Losing a Legend

Often we read descriptive words like legendary, or iconic, when we read about the loss of a talented and famous person in the news. This year, we’ve lost quite a few in the world of music; Bowie and Prince just to name two legends. And, while I’m a big fan of both and certainly was shocked at their deaths, I’d like to pay homage to someone who I’d call a legend in the world of photography. Bill Cunningham was 87 years old and he died this past Saturday.

Cunningham was an amazing photographer, known for his keen eye for fashion and his street photography. He worked almost 40 years for the New York Times chronicling the fashion on the streets of NYC. This is how the Times publisher described him in their 7-page tribute.

“His company was sought after by the fashion world’s rich and powerful, yet he remained one of the kindest, most gentle and humble people I have ever met,” said Arthur Ochs Sulzberger Jr., the Times publisher and chairman. “We have lost a legend, and I am personally heartbroken to have lost a friend.”

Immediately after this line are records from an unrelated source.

This design comes from an exercise in tuning for small area on the open sky130 flow, not from production work.
At most, simulation tests tie the RTL to the original design; equivalence was not proved.
Power figures rest on the tool's default switching activity, not on a simulated workload.

// tb_hw
module tb_hw (
    input clk,
    input rst,
    output out_test,
    input uart_rx,
    output rpi_tx,
    input sck_in,
    input ws_in,
    input sd_in,
    output out_test2,
    output [7:0] led
);
    wire rstn = ~rst;
    reg uart_m, uart_s;
    reg sck_m, sck_s;
    reg ws_m, ws_s;
    reg sd_m, sd_s;
    always @(posedge clk) begin
        uart_m <= uart_rx & rstn;
        uart_s <= uart_m & rstn;
        sck_m  <= sck_in & rstn;
        sck_s  <= sck_m & rstn;
    end
    always @(posedge clk) begin
        ws_m <= ws_in; ws_s <= ws_m;
        sd_m <= sd_in; sd_s <= sd_m;
    end
    assign rpi_tx = uart_s;
    reg sck_d1, sck_d2;
    always @(posedge clk) begin
        sck_d1 <= sck_s & rstn;
        sck_d2 <= sck_d1 & rstn;
    end
    wire sck_p = sck_d1 & ~sck_d2;
    wire sck_n = ~sck_d1 & sck_d2;
    wire p_ld = sck_p & rstn;
    wire p_hd = ~sck_p & rstn;
    reg wsd, wsd1;
    always @(posedge clk) begin
        wsd  <= (ws_s & p_ld) | (wsd  & p_hd);
        wsd1 <= (wsd  & p_ld) | (wsd1 & p_hd);
    end
    wire wsp = wsd ^ wsd1;
    wire sample_clk = wsp & ~wsd;
  ...
==> flow/config.mk <==
export PLATFORM = sky130hd
export DESIGN_NAME = tb_hw
export DESIGN_NICKNAME = tb_hw
export VERILOG_FILES = /design/flow/design.v
export SDC_FILE = /design/flow/constraint.sdc
export NUM_CORES = 4
export LEC_CHECK = 0
export CAP_MARGIN = 20
export CORE_MARGIN = 2
export CORE_UTILIZATION = 40
export CTS_BUF_LIST = sky130_fd_sc_hd__clkbuf_8
export SLEW_MARGIN = 20
export SYNTH_MEMORY_MAX_BITS = 262144
==> flow/constraint.sdc <==
create_clock -name core_clock -period 10.0 [get_ports {clk}]
set_input_delay 2.0000 -clock core_clock [delete_from_list [all_inputs] [get_ports {clk}]]
set_output_delay 2.0000 -clock core_clock [all_outputs]
set_load 0.01 [all_outputs]
standard.sh (not shown) runs the stock make flow with config.mk's settings and CLKGATE_MAP_FILE= SYNTH_SCRIPT=/design/flow/synth_recipe.tcl, a recipe that flattens the netlist after the stock synthesis.
==> flow/flow/run.sh <==
#!/bin/bash
# Standard ORFS layout with three changes: ports buffered with buf_1 cells,
# clock tree built from clkbuf_8 cells without dummy loads, and larger
# sink clusters.  Each tool's output is in orfs/logs; make's own output goes
# to flow_make.log.
set -euo pipefail
bash standard.sh \
  "BUFFER_PORTS_ARGS=-buffer_cell sky130_fd_sc_hd__buf_1" \
  "CTS_ARGS=-sink_clustering_enable -repair_clock_nets -dont_use_dummy_load -buf_list sky130_fd_sc_hd__clkbuf_8 -sink_clustering_size 20 -sink_clustering_max_diameter 60" \
  finish > flow_make.log 2>&1
The starting point finished with timing, DRC and antenna clean.
Next try:
==> flow/run.sh (new file) <==
#!/bin/bash
# synth_recipe.tcl (not shown) runs the flow's synth.tcl, then flattens the netlist and writes it again
# the make line also repeats each setting of config.mk as NAME=value (left out here)
make -C /OpenROAD-flow-scripts/flow DESIGN_CONFIG=/design/flow/config.mk WORK_HOME=/design/flow/orfs CLKGATE_MAP_FILE= SYNTH_SCRIPT=/design/flow/synth_recipe.tcl finish
removed: flow/flow/run.sh
removed: flow/standard.sh
After rerunning: The changed run finished with timing, DRC and antenna clean; worst setup slack is worse by 0.0043 ns; wire length is higher by 0.71%; global-route usage hardly moves; power is higher by 14%; clock-buffer cell count stays the same; cell area is higher by 3.6%; final cell count is higher by 1.6%; die area does not change; combinational power barely changes; non-clock buffer count is lower by 1; clock power is higher by 48%.
Next try:
==> flow/flow/run.sh (new file) <==
#!/bin/bash
# Standard ORFS layout with three changes: ports buffered with buf_1 cells,
# clock tree built from clkbuf_8 cells without dummy loads, and larger
# sink clusters.  Each tool's output is in orfs/logs; make's own output goes
# to flow_make.log.
set -euo pipefail
bash standard.sh \
  "BUFFER_PORTS_ARGS=-buffer_cell sky130_fd_sc_hd__buf_1" \
  "CTS_ARGS=-sink_clustering_enable -repair_clock_nets -dont_use_dummy_load -buf_list sky130_fd_sc_hd__clkbuf_4 -sink_clustering_size 20 -sink_clustering_max_diameter 60" \
  finish > flow_make.log 2>&1
==> flow/standard.sh (new file) <==
#!/bin/bash
# synth_recipe.tcl (not shown) runs the flow's synth.tcl, then flattens the netlist and writes it again
# the make line also repeats each setting of config.mk as NAME=value (left out here)
make -C /OpenROAD-flow-scripts/flow DESIGN_CONFIG=/design/flow/config.mk WORK_HOME=/design/flow/orfs CLKGATE_MAP_FILE= SYNTH_SCRIPT=/design/flow/synth_recipe.tcl "${@:-finish}"
--- a/flow/config.mk
+++ b/flow/config.mk
@@ -10,2 +10,2 @@
-export CORE_UTILIZATION = 40
-export CTS_BUF_LIST = sky130_fd_sc_hd__clkbuf_8
+export CORE_UTILIZATION = 65
+export GPL_TIMING_DRIVEN = 1
removed: flow/run.sh
After rerunning: The changed run completed with no timing, DRC or antenna violations; synthesized cell count stays the same; cell count drops by roughly a tenth; final area fell by a few percent; worst hold slack is worse by 0.026 ns; routed wire length came out higher slightly; non-clock buffer count goes down by 4; core utilization grows by 24 points; clock skew grows by 0.024 ns; sequential share of layout area climbs by 2.5 points; total power went down by about a fifth.
No run of this note included a check of the RTL's function; only the layout flow was run.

I enjoy his work, and enjoyed learning about Bill Cunningham in my reading and research of photographers over the years. One of the perks about teaching the History of Photography is that I get to research all kinds of wonderful and interesting people. One thing I learned about him is that he had access – the coveted access to celebrity – the thing that so many photographers, and young budding photographers yearn for. But, he wasn’t interested in celebrity. What made his images so interesting and unique is that everyone was a subject. He photographed the rich and poor and everyone in between, and people from all walks of life. Why? He was interested in their clothes. It was all about the fashion, and the way people dressed.

“Mr. Cunningham also resisted the trends of celebrity dressing. He had seen actresses in their fishtail dresses preening and posing before the phalanxes of photographers at ceremonies like the Golden Globes and the Oscars. They were poised. They looked pretty. Yet he simply could not muster enthusiasm for them.” – NY Times Tribute

We can really learn something from him. Just watch him work and observe his dedication to his craft, his love of the subject matter, his grace and poise. He can really teach us something about observation, paying attention to the details, and human nature.

“When I’m photographing, I look for the personal style with which something is worn – sometimes even how an umbrella is carried or how a coat is held closed. At parties, it’s important to be almost invisible, to catch people when they’re oblivious to the camera – to get the intensity of their speech, the gestures of their hands. I’m interested in capturing a moment with animation and spirit.” – Bill Cunningham

He loved fashion, why if you even read up on his personal history, you’ll find he was a milliner as a young man with a creative eye for design. We’ve lost a legend in the world of photography. If you want to know more about Bill Cunningham watch a wonderful documentary about his life and work called Bill Cunningham New York, it’s on Hulu and it is really darn good!

If you didn’t know who he was, I hope that you do now and enjoy looking through his work as much as I have.

Bill Cunningham 1929-2016, a legend.